Russia continues to block the expansion of the geographic scope of the Observer Mission.

Mr. Schaller, the United States warmly welcomes you back to the Permanent Council. We thank you for your thoughtful and well-organized report. We also wish to express our appreciation for your leadership of a Mission that operates in difficult and restrictive conditions. Border monitoring by the OSCE is an integral part of the Minsk agreements, and is indispensable to de-escalating the fighting and assessing Russia’s willingness to end its intervention in Ukraine.

In signing the September 2014 Minsk Protocol, the Russian Federation committed to “ensure the permanent monitoring of the Ukrainian-Russian border and verification by the OSCE,” yet Russia has consistently rejected its obligation to expand the geographic scope of the OSCE Observer Mission at Gukovo and Donetsk. This Mission remains limited to two out of eleven checkpoints on the border between Russia and separatist-held parts of Ukraine, despite the strong support of most participating States to expand the geographic scope of the mission. Russia’s claim that the Observer Mission is a “goodwill gesture” and not one of its Minsk commitments is entirely false, as is the myth that the OSCE’s border monitoring is in any way adequate. It is not.

The reality is that the OSCE is barely present on the Ukrainian side of its internationally-recognized border with Russia. Since October 31, when the Special Monitoring Mission to Ukraine first began reporting the amount of time it spends at the border, the SMM has been present at the border less than one tenth of one percent of the time. The SMM is not even able to visit, on average, more than a single border crossing per day. And, when the SMM arrives at a checkpoint, it stays on average only 33 minutes – and only during daylight. Because it takes SMM patrols more than three hours to drive to the border, monitors must drive past numerous separatist checkpoints, giving combined Russian-separatist forces plenty of time to ensure there is nothing of consequence for the SMM to see once it arrives at the Ukrainian border with Russia.

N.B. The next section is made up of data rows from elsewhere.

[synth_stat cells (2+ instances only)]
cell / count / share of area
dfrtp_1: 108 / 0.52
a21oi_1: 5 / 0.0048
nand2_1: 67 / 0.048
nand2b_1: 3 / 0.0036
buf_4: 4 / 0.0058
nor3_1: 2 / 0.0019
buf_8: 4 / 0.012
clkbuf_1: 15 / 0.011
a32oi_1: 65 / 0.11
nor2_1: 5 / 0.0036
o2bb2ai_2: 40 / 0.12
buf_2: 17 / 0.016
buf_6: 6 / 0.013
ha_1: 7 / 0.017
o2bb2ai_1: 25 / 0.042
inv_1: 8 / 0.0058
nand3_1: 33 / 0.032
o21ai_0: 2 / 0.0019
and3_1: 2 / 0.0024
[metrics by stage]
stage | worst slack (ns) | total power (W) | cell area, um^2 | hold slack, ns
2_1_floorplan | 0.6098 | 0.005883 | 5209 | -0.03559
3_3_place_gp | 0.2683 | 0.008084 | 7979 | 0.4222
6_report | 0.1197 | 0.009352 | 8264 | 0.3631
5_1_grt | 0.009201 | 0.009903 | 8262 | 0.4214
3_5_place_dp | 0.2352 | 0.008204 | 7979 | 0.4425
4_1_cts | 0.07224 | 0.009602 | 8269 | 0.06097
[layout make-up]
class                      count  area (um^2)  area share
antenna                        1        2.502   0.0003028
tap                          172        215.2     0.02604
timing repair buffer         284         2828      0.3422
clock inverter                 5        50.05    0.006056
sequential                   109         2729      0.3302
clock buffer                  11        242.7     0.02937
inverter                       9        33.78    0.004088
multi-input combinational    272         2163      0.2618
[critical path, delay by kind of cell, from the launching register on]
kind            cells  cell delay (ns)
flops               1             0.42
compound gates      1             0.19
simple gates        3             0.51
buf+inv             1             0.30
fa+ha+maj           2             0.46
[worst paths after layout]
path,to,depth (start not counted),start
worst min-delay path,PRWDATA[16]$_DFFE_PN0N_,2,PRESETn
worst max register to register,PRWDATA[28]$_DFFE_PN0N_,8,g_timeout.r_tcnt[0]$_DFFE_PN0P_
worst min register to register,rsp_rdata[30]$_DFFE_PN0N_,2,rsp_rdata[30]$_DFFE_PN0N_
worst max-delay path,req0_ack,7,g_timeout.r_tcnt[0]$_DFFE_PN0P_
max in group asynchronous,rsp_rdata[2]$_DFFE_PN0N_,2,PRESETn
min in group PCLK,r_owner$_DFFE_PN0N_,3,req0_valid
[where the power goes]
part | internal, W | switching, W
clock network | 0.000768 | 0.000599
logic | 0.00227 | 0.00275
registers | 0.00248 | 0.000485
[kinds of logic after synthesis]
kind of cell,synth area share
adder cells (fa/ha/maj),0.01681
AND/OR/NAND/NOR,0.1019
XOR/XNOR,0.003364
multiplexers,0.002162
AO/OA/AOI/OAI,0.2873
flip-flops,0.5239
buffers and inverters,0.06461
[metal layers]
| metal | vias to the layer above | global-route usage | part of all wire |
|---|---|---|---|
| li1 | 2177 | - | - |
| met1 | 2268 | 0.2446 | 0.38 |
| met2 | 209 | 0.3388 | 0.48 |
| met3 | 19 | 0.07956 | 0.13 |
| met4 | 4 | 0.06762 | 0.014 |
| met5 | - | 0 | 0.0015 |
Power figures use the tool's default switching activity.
<file path="config.mk">
export PLATFORM = sky130hd
export DESIGN_NAME = mem_port_arbiter_flat
export DESIGN_NICKNAME = d
export VERILOG_FILES = /design/src/rtl/mem_port_arbiter_if.sv /design/src/rtl/mem_port_arbiter.sv /design/src/flat_wrapper.sv
export SDC_FILE = /design/constraint.sdc
export NUM_CORES = 1
export LEC_CHECK = 0
export CORE_AREA = 2 2 343 345
export DETAILED_ROUTE_END_ITERATION = 8
export DIE_AREA = 0 0 345 347
export PLACE_DENSITY = 0.3
export SLEW_MARGIN = 20
export SYNTH_ARGS = -nofsm -noshare
export SYNTH_HDL_FRONTEND = slang
export SYNTH_SLANG_ARGS = --single-unit
</file>
<file path="constraint.sdc">
create_clock -name clk_i -period 2.45 [get_ports clk_i]
set_input_delay 0.3675 -clock clk_i [delete_from_list [all_inputs] [get_ports clk_i]]
set_output_delay 0.3675 -clock clk_i [all_outputs]
set_load 0.03 [all_outputs]
</file>
<file path="src/rtl/mem_port_arbiter_if.sv">
// Purpose: bundle of the two cache-side line ports and the shared memory-side port.
// Latency: n/a (wires only).
// Backpressure: rN_busywait_o holds a requester; m_busywait_i holds the arbiter.
// Modports: master = arbiter view (takes requests, drives memory command);
//           slave  = environment view (caches drive requests, memory answers).
interface mem_port_arbiter_if #(
  parameter int address_size = 32,
  parameter int c_line_size  = 32,
  parameter int c_block_size = 2
);
  localparam int LW = (2**c_block_size) * c_line_size;
  localparam int AW = address_size - c_block_size - 2;

  // cache port 0 (instruction cache)
  logic          r0_read_i;
  logic          r0_wr_i;
  logic [AW-1:0] r0_address_i;
  logic [LW-1:0] r0_write_data_i;
  logic          r0_busywait_o;
  logic [LW-1:0] r0_read_data_o;
  logic          r0_read_done_o;
  logic          r0_write_done_o;

  // cache port 1 (data cache)
  logic          r1_read_i;
  logic          r1_wr_i;
  logic [AW-1:0] r1_address_i;
  logic [LW-1:0] r1_write_data_i;
  logic          r1_busywait_o;
  logic [LW-1:0] r1_read_data_o;
  logic          r1_read_done_o;
  logic          r1_write_done_o;

  // shared memory port
  logic          m_read_o;
  logic          m_wr_o;
  logic [AW-1:0] m_address_o;
  logic [LW-1:0] m_write_data_o;
  logic [LW-1:0] m_read_data_i;
  logic          m_busywait_i;
  logic          m_read_done_i;
  logic          m_write_done_i;

  logic          err_timeout_o;

  modport master (
    input  r0_read_i, r0_wr_i, r0_address_i, r0_write_data_i,
    output r0_busywait_o, r0_read_data_o, r0_read_done_o, r0_write_done_o,
    input  r1_read_i, r1_wr_i, r1_address_i, r1_write_data_i,
    output r1_busywait_o, r1_read_data_o, r1_read_done_o, r1_write_done_o,
    output m_read_o, m_wr_o, m_address_o, m_write_data_o,
    input  m_read_data_i, m_busywait_i, m_read_done_i, m_write_done_i,
    output err_timeout_o
  );

  modport slave (
    output r0_read_i, r0_wr_i, r0_address_i, r0_write_data_i,
    input  r0_busywait_o, r0_read_data_o, r0_read_done_o, r0_write_done_o,
    output r1_read_i, r1_wr_i, r1_address_i, r1_write_data_i,
    input  r1_busywait_o, r1_read_data_o, r1_read_done_o, r1_write_done_o,
    input  m_read_o, m_wr_o, m_address_o, m_write_data_o,
    output m_read_data_i, m_busywait_i, m_read_done_i, m_write_done_i,
    input  err_timeout_o
  );
endinterface

</file>
<file path="src/rtl/mem_port_arbiter.sv">
// Purpose: round-robin arbiter sharing one line-wide memory port between I$ (port 0) and D$ (port 1).
// Latency: command on memory 1 cycle after request sampled in IDLE; done is combinational with memory completion.
// Backpressure: non-granted requester sees busywait; granted one until completion; 8-bit watchdog releases a hung grant.
// Ports: clk_i, reset_i (async, active-high); bus = mem_port_arbiter_if.master carrying
//        both cache ports (read/wr/address/write_data in, busywait/read_data/done out),
//        the memory port (command out, read_data/busywait/done in) and err_timeout_o.
module mem_port_arbiter #(
  parameter int address_size = 32,
  parameter int c_line_size  = 32,
  parameter int c_block_size = 2,
  parameter int c_timeout    = 255
) (
  input  logic             clk_i,
  input  logic             reset_i,
  mem_port_arbiter_if.master bus
);
  localparam int LW = (2**c_block_size) * c_line_size;
  localparam int AW = address_size - c_block_size - 2;
  localparam logic [7:0] WD_LIMIT = 8'(c_timeout);

  typedef enum logic [1:0] {
    S_IDLE    = 2'd0,
    S_GRANT0  = 2'd1,
    S_GRANT1  = 2'd2,
    S_RELEASE = 2'd3
  } state_t;

  state_t        r_state;
  state_t        w_next;
  logic          r_last;
  logic [7:0]    r_wd;
  logic          r_err;

  logic          w_req0;
  logic          w_req1;
  logic          w_gnt0;
  logic          w_gnt1;
  logic          w_sel_wr;
  logic          w_complete;
  logic          w_timeout;

  logic          w_m_read;
  logic          w_m_wr;
  logic [AW-1:0] w_m_address;
  logic [LW-1:0] w_m_write_data;
  logic          w_r0_read_done;
  logic          w_r0_write_done;
  logic          w_r1_read_done;
  logic          w_r1_write_done;

  assign w_req0 = bus.r0_read_i | bus.r0_wr_i;
  assign w_req1 = bus.r1_read_i | bus.r1_wr_i;
  assign w_gnt0 = (r_state == S_GRANT0);
  assign w_gnt1 = (r_state == S_GRANT1);

  // A write wins over a simultaneous read on the same port.
  assign w_sel_wr   = (w_gnt0 & bus.r0_wr_i) | (w_gnt1 & bus.r1_wr_i);
  assign w_complete = (w_gnt0 | w_gnt1) & ~bus.m_busywait_i &
                      (w_sel_wr ? bus.m_write_done_i : bus.m_read_done_i);
  // Completion in the limit cycle still counts as a normal completion.
  assign w_timeout  = (w_gnt0 | w_gnt1) & ~w_complete & (r_wd == WD_LIMIT);

  // State register plus arbitration bookkeeping.
  always_ff @(posedge clk_i or posedge reset_i) begin
    if (reset_i) begin
      r_state <= S_IDLE;
      r_last  <= 1'b1;   // port 0 wins the first tie
      r_wd    <= 8'd0;
      r_err   <= 1'b0;
    end else begin
      r_state <= w_next;
      if (r_state == S_IDLE && w_next == S_GRANT0) begin
        r_last <= 1'b0;
        r_wd   <= 8'd0;
      end else if (r_state == S_IDLE && w_next == S_GRANT1) begin
        r_last <= 1'b1;
        r_wd   <= 8'd0;
      end else if ((w_gnt0 | w_gnt1) && !w_complete && !w_timeout) begin
        r_wd <= r_wd + 8'd1;
      end
      if (w_timeout) begin
        r_err <= 1'b1;
      end
    end
  end

  // Next-state logic.
  always_comb begin
    w_next = r_state;
    case (r_state)
      S_IDLE: begin
        if (w_req0 && w_req1) begin
          w_next = r_last ? S_GRANT0 : S_GRANT1;
        end else if (w_req0) begin
          w_next = S_GRANT0;
        end else if (w_req1) begin
          w_next = S_GRANT1;
        end
      end
      S_GRANT0, S_GRANT1: begin
        if (w_complete || w_timeout) begin
          w_next = S_RELEASE;
        end
      end
      S_RELEASE: w_next = S_IDLE;
      default:   w_next = S_IDLE;
    endcase
  end

  // Output logic: memory port is a pure mux of the granted port, zero otherwise.
  always_comb begin
    w_m_read        = 1'b0;
    w_m_wr          = 1'b0;
    w_m_address     = '0;
    w_m_write_data  = '0;
    w_r0_read_done  = 1'b0;
    w_r0_write_done = 1'b0;
    w_r1_read_done  = 1'b0;
    w_r1_write_done = 1'b0;
    case (r_state)
      S_GRANT0: begin
        w_m_read        = bus.r0_read_i & ~bus.r0_wr_i;
        w_m_wr          = bus.r0_wr_i;
        w_m_address     = bus.r0_address_i;
        w_m_write_data  = bus.r0_write_data_i;
        w_r0_read_done  = w_complete & ~w_sel_wr;
        w_r0_write_done = w_complete & w_sel_wr;
      end
      S_GRANT1: begin
        w_m_read        = bus.r1_read_i & ~bus.r1_wr_i;
        w_m_wr          = bus.r1_wr_i;
        w_m_address     = bus.r1_address_i;
        w_m_write_data  = bus.r1_write_data_i;
        w_r1_read_done  = w_complete & ~w_sel_wr;
        w_r1_write_done = w_complete & w_sel_wr;
      end
      default: ;
    endcase
  end

  assign bus.m_read_o        = w_m_read;
  assign bus.m_wr_o          = w_m_wr;
  assign bus.m_address_o     = w_m_address;
  assign bus.m_write_data_o  = w_m_write_data;

  assign bus.r0_read_done_o  = w_r0_read_done;
  assign bus.r0_write_done_o = w_r0_write_done;
  assign bus.r1_read_done_o  = w_r1_read_done;
  assign bus.r1_write_done_o = w_r1_write_done;

  assign bus.r0_busywait_o   = w_req0 & ~(w_gnt0 & w_complete);
  assign bus.r1_busywait_o   = w_req1 & ~(w_gnt1 & w_complete);

  assign bus.r0_read_data_o  = bus.m_read_data_i;
  assign bus.r1_read_data_o  = bus.m_read_data_i;

  assign bus.err_timeout_o   = r_err;
endmodule

</file>
<file path="src/flat_wrapper.sv">
// flat-port wrapper written by rule: the top's interface ports become plain ports
module mem_port_arbiter_flat 
#(
  parameter int address_size = 32,
  parameter int c_line_size  = 32,
  parameter int c_block_size = 2,
  parameter int c_timeout    = 255
)
  (clk_i, reset_i, bus_r0_read_i, bus_r0_wr_i, bus_r0_address_i, bus_r0_write_data_i, bus_r0_busywait_o, bus_r0_read_data_o, bus_r0_read_done_o, bus_r0_write_done_o, bus_r1_read_i, bus_r1_wr_i, bus_r1_address_i, bus_r1_write_data_i, bus_r1_busywait_o, bus_r1_read_data_o, bus_r1_read_done_o, bus_r1_write_done_o, bus_m_read_o, bus_m_wr_o, bus_m_address_o, bus_m_write_data_o, bus_m_read_data_i, bus_m_busywait_i, bus_m_read_done_i, bus_m_write_done_i, bus_err_timeout_o);
  mem_port_arbiter_if #(.address_size(address_size), .c_line_size(c_line_size), .c_block_size(c_block_size)) bus_i ();
  input  logic clk_i;
  input  logic reset_i;
  input wire logic [$bits(bus_i.r0_read_i)-1:0] bus_r0_read_i;
  input wire logic [$bits(bus_i.r0_wr_i)-1:0] bus_r0_wr_i;
  input wire logic [$bits(bus_i.r0_address_i)-1:0] bus_r0_address_i;
  input wire logic [$bits(bus_i.r0_write_data_i)-1:0] bus_r0_write_data_i;
  output wire logic [$bits(bus_i.r0_busywait_o)-1:0] bus_r0_busywait_o;
  output wire logic [$bits(bus_i.r0_read_data_o)-1:0] bus_r0_read_data_o;
  output wire logic [$bits(bus_i.r0_read_done_o)-1:0] bus_r0_read_done_o;
  output wire logic [$bits(bus_i.r0_write_done_o)-1:0] bus_r0_write_done_o;
  input wire logic [$bits(bus_i.r1_read_i)-1:0] bus_r1_read_i;
  input wire logic [$bits(bus_i.r1_wr_i)-1:0] bus_r1_wr_i;
  input wire logic [$bits(bus_i.r1_address_i)-1:0] bus_r1_address_i;
  input wire logic [$bits(bus_i.r1_write_data_i)-1:0] bus_r1_write_data_i;
  output wire logic [$bits(bus_i.r1_busywait_o)-1:0] bus_r1_busywait_o;
  output wire logic [$bits(bus_i.r1_read_data_o)-1:0] bus_r1_read_data_o;
  output wire logic [$bits(bus_i.r1_read_done_o)-1:0] bus_r1_read_done_o;
  output wire logic [$bits(bus_i.r1_write_done_o)-1:0] bus_r1_write_done_o;
  output wire logic [$bits(bus_i.m_read_o)-1:0] bus_m_read_o;
  output wire logic [$bits(bus_i.m_wr_o)-1:0] bus_m_wr_o;
  output wire logic [$bits(bus_i.m_address_o)-1:0] bus_m_address_o;
  output wire logic [$bits(bus_i.m_write_data_o)-1:0] bus_m_write_data_o;
  input wire logic [$bits(bus_i.m_read_data_i)-1:0] bus_m_read_data_i;
  input wire logic [$bits(bus_i.m_busywait_i)-1:0] bus_m_busywait_i;
  input wire logic [$bits(bus_i.m_read_done_i)-1:0] bus_m_read_done_i;
  input wire logic [$bits(bus_i.m_write_done_i)-1:0] bus_m_write_done_i;
  output wire logic [$bits(bus_i.err_timeout_o)-1:0] bus_err_timeout_o;
  assign bus_i.r0_read_i = bus_r0_read_i;
  assign bus_i.r0_wr_i = bus_r0_wr_i;
  assign bus_i.r0_address_i = bus_r0_address_i;
  assign bus_i.r0_write_data_i = bus_r0_write_data_i;
  assign bus_r0_busywait_o = bus_i.r0_busywait_o;
  assign bus_r0_read_data_o = bus_i.r0_read_data_o;
  assign bus_r0_read_done_o = bus_i.r0_read_done_o;
  assign bus_r0_write_done_o = bus_i.r0_write_done_o;
  assign bus_i.r1_read_i = bus_r1_read_i;
  assign bus_i.r1_wr_i = bus_r1_wr_i;
  assign bus_i.r1_address_i = bus_r1_address_i;
  assign bus_i.r1_write_data_i = bus_r1_write_data_i;
  assign bus_r1_busywait_o = bus_i.r1_busywait_o;
  assign bus_r1_read_data_o = bus_i.r1_read_data_o;
  assign bus_r1_read_done_o = bus_i.r1_read_done_o;
  assign bus_r1_write_done_o = bus_i.r1_write_done_o;
  assign bus_m_read_o = bus_i.m_read_o;
  assign bus_m_wr_o = bus_i.m_wr_o;
  assign bus_m_address_o = bus_i.m_address_o;
  assign bus_m_write_data_o = bus_i.m_write_data_o;
  assign bus_i.m_read_data_i = bus_m_read_data_i;
  assign bus_i.m_busywait_i = bus_m_busywait_i;
  assign bus_i.m_read_done_i = bus_m_read_done_i;
  assign bus_i.m_write_done_i = bus_m_write_done_i;
  assign bus_err_timeout_o = bus_i.err_timeout_o;
  mem_port_arbiter #(.address_size(address_size), .c_line_size(c_line_size), .c_block_size(c_block_size), .c_timeout(c_timeout)) u_core (.clk_i(clk_i), .reset_i(reset_i), .bus(bus_i));
endmodule
</file>
**src/rtl/mips_pkg.sv**
```systemverilog
// Shared constants for the multi-cycle MIPS sequencer: opcodes, ALU codes, states, strobe bit positions.
// Pure declarations; no logic, no latency, no backpressure.
package mips_pkg;

    localparam logic [5:0] OP_RTYPE = 6'b000000;
    localparam logic [5:0] OP_LW    = 6'b100011;
    localparam logic [5:0] OP_SW    = 6'b101011;
    localparam logic [5:0] OP_BEQ   = 6'b000100;
    localparam logic [5:0] OP_J     = 6'b000010;
    localparam logic [5:0] FN_ADD   = 6'b100000;

    localparam logic [3:0] ALU_IDLE = 4'b0000;
    localparam logic [3:0] ALU_ADD  = 4'b0010;
    localparam logic [3:0] ALU_SUB  = 4'b0110;

    // muxctrl bit positions; alu_src_b occupies two bits starting at MX_SRCB
    localparam int MX_IORD      = 0;
    localparam int MX_REG_DST   = 1;
    localparam int MX_MEM_TO_REG = 2;
    localparam int MX_SRCA      = 3;
    localparam int MX_SRCB      = 4;

    localparam logic [1:0] SRCB_B     = 2'b00;
    localparam logic [1:0] SRCB_FOUR  = 2'b01;
    localparam logic [1:0] SRCB_IMM   = 2'b10;
    localparam logic [1:0] SRCB_SHIFT = 2'b11;

    localparam int MC_REG_WE  = 0;
    localparam int MC_MEM_WE  = 1;
    localparam int MC_MEM_REQ = 2;

    localparam logic [1:0] PC_ALU    = 2'b00;
    localparam logic [1:0] PC_BRANCH = 2'b01;
    localparam logic [1:0] PC_JUMP   = 2'b10;

    typedef enum logic [2:0] {
        S_FETCH  = 3'd0,
        S_DECODE = 3'd1,
        S_EXEC   = 3'd2,
        S_MEM    = 3'd3,
        S_WB     = 3'd4,
        S_TRAP   = 3'd5
    } state_t;

    typedef enum logic [2:0] {
        CL_ADD, CL_LW, CL_SW, CL_BEQ, CL_J, CL_ILL
    } iclass_t;

endpackage

```
**src/rtl/mips_seq_decode.sv**
```systemverilog
// Instruction classifier: op/func -> instruction class consumed by the sequencer FSM.
// Combinational, zero latency; no backpressure.
module mips_seq_decode
    import mips_pkg::*;
(
    input  logic [5:0] op,
    input  logic [5:0] func,
    output iclass_t    iclass
);

    always_comb begin
        iclass = CL_ILL;
        case (op)
            OP_RTYPE: iclass = (func == FN_ADD) ? CL_ADD : CL_ILL;
            OP_LW:    iclass = CL_LW;
            OP_SW:    iclass = CL_SW;
            OP_BEQ:   iclass = CL_BEQ;
            OP_J:     iclass = CL_J;
            default:  iclass = CL_ILL;
        endcase
    end

endmodule

```
**src/rtl/mips_multicycle_seq.sv**
```systemverilog
// Multi-cycle MIPS sequencer (FETCH/DECODE/EXEC/MEM/WB) driving datapath controls and a retire counter.
// CPI add 4, lw 5, sw 4, beq 3, j 2; each mem_ready-low cycle in FETCH/MEM stalls one cycle.
// Optional MIPS_SEQ_ILLEGAL_TRAP_EN: illegal instructions park in TRAP instead of retiring as NOP.
module mips_multicycle_seq
    import mips_pkg::*;
#(
    parameter int CNT_W = 32
) (
    input  logic             clk,
    input  logic             reset,
    input  logic [5:0]       op,
    input  logic [5:0]       func,
    input  logic             zero,
    input  logic             mem_ready,
    output logic [6:0]       muxctrl,
    output logic [2:0]       memctrl,
    output logic [3:0]       aluctrl,
    output logic [1:0]       pc_src,
    output logic             pc_we,
    output logic             ir_we,
    output logic             tgt_we,
    output logic [2:0]       state_o,
    output logic [CNT_W-1:0] retired,
    output logic             trap
);

    state_t     state, state_nxt;
    iclass_t    iclass;
    logic [6:0] mux_c;
    logic [2:0] mem_c;
    logic [3:0] alu_c;
    logic [1:0] pcs_c;
    logic       pcw_c, irw_c, tgw_c, retire_c, trap_c;

    mips_seq_decode u_decode (
        .op     (op),
        .func   (func),
        .iclass (iclass)
    );

    always_ff @(posedge clk or negedge reset) begin
        if (!reset) begin
            state   <= S_FETCH;
            retired <= '0;
        end else begin
            state <= state_nxt;
            if (retire_c)
                retired <= retired + {{(CNT_W-1){1'b0}}, 1'b1};
        end
    end

    always_comb begin
        state_nxt = state;
        mux_c     = '0;
        mem_c     = '0;
        alu_c     = ALU_IDLE;
        pcs_c     = PC_ALU;
        pcw_c     = 1'b0;
        irw_c     = 1'b0;
        tgw_c     = 1'b0;
        retire_c  = 1'b0;
        trap_c    = 1'b0;
        case (state)
            S_FETCH: begin
                mem_c[MC_MEM_REQ]      = 1'b1;
                mux_c[MX_SRCB +: 2]    = SRCB_FOUR;
                alu_c                  = ALU_ADD;
                if (mem_ready) begin
                    irw_c     = 1'b1;
                    pcw_c     = 1'b1;
                    state_nxt = S_DECODE;
                end
            end
            S_DECODE: begin
                // speculatively compute the branch target while the class resolves
                mux_c[MX_SRCB +: 2] = SRCB_SHIFT;
                alu_c               = ALU_ADD;
                tgw_c               = 1'b1;
                case (iclass)
                    CL_ADD, CL_LW, CL_SW, CL_BEQ: state_nxt = S_EXEC;
                    CL_J: begin
                        pcs_c     = PC_JUMP;
                        pcw_c     = 1'b1;
                        retire_c  = 1'b1;
                        state_nxt = S_FETCH;
                    end
                    default: begin
`ifdef MIPS_SEQ_ILLEGAL_TRAP_EN
                        state_nxt = S_TRAP;
`else
                        retire_c  = 1'b1;
                        state_nxt = S_FETCH;
`endif
                    end
                endcase
            end
            S_EXEC: begin
                mux_c[MX_SRCA] = 1'b1;
                alu_c          = ALU_ADD;
                case (iclass)
                    CL_ADD: state_nxt = S_WB;
                    CL_LW, CL_SW: begin
                        mux_c[MX_SRCB +: 2] = SRCB_IMM;
                        state_nxt           = S_MEM;
                    end
                    CL_BEQ: begin
                        alu_c     = ALU_SUB;
                        pcs_c     = PC_BRANCH;
                        pcw_c     = zero;
                        retire_c  = 1'b1;
                        state_nxt = S_FETCH;
                    end
                    default: state_nxt = S_FETCH;
                endcase
            end
            S_MEM: begin
                mem_c[MC_MEM_REQ] = 1'b1;
                mem_c[MC_MEM_WE]  = (iclass == CL_SW);
                mux_c[MX_IORD]    = 1'b1;
                if (mem_ready) begin
                    if (iclass == CL_LW) begin
                        irw_c     = 1'b1;
                        state_nxt = S_WB;
                    end else begin
                        retire_c  = 1'b1;
                        state_nxt = S_FETCH;
                    end
                end
            end
            S_WB: begin
                mem_c[MC_REG_WE]     = 1'b1;
                mux_c[MX_REG_DST]    = (iclass == CL_ADD);
                mux_c[MX_MEM_TO_REG] = (iclass == CL_LW);
                retire_c             = 1'b1;
                state_nxt            = S_FETCH;
            end
            S_TRAP: begin
`ifdef MIPS_SEQ_ILLEGAL_TRAP_EN
                trap_c    = 1'b1;
                state_nxt = S_TRAP;
`else
                state_nxt = S_FETCH;
`endif
            end
            default: state_nxt = S_FETCH;
        endcase
    end

    // outputs are forced quiet while reset is held, including the FETCH request
    assign muxctrl = reset ? mux_c : '0;
    assign memctrl = reset ? mem_c : '0;
    assign aluctrl = reset ? alu_c : ALU_IDLE;
    assign pc_src  = reset ? pcs_c : PC_ALU;
    assign pc_we   = reset & pcw_c;
    assign ir_we   = reset & irw_c;
    assign tgt_we  = reset & tgw_c;
    assign trap    = reset & trap_c;
    assign state_o = state;

endmodule

```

On the Russian side of the border, Russia has refused to enable the Observer Mission to fully discharge its mandate. Mr. Schaller, your report is clear about this, as it states: “Restrictions continue to hamper the monitoring work of the OM especially when it comes to detection of people in military-style outfits in vehicles or during unfavorable meteorological conditions.” Nonetheless, Russia has not responded to the modest request you made three months ago to be permitted to walk around the perimeter of the two checkpoints and operate in a manner that would allow the Observer Mission to see what is truly happening there.

The United States calls on Russia to fulfill the commitment it made in signing the Minsk Protocol to allow permanent monitoring of the border and to stop blocking the Observer Mission from covering the entire length of the border where the Ukrainian side is under the control of combined Russian-separatist forces. In addition, combined Russian-separatist forces must also provide the security assurances needed for the SMM to open new forward patrol locations and patrol hubs on Ukrainian territory near the border.

Despite the strict limits imposed on the Observer Mission’s mandate and operating procedures, the Mission has still been able to document Russia’s destabilizing and destructive activity in eastern Ukraine. The Observer Mission has observed more than 30,000 individuals in military-style dress crossing just at the two checkpoints to which it has access.

Imagine, colleagues, what is crossing where we can’t see.

These individuals reportedly receive weapons once they arrive in separatist-held parts of Ukraine. Twenty uniformed persons crossed the border in a single bus with tinted windows in mid-October, according to Observer Mission reports.

We all know that Russia’s portrayal of these men and women as civilians is an obvious attempt to hide the truth – they are crossing into Ukraine to fight. On at least 27 different occasions, the Observer Mission has reported seeing funerary vehicles returning to Russia with a sign reading “Cargo 200” or “200,” a well-known code for Russian military casualties. The most recent of these crossings was on October 27. We also note that your report, Mr. Schaller, indicates that 48 ambulances and four unmarked funerary transport crossed the border over the last three months alone.

It remains a shame and a stain on the Kremlin not only that it sends Russian sons to die in a senseless war of choice, but also that it dishonors their memory by denying their sacrifice.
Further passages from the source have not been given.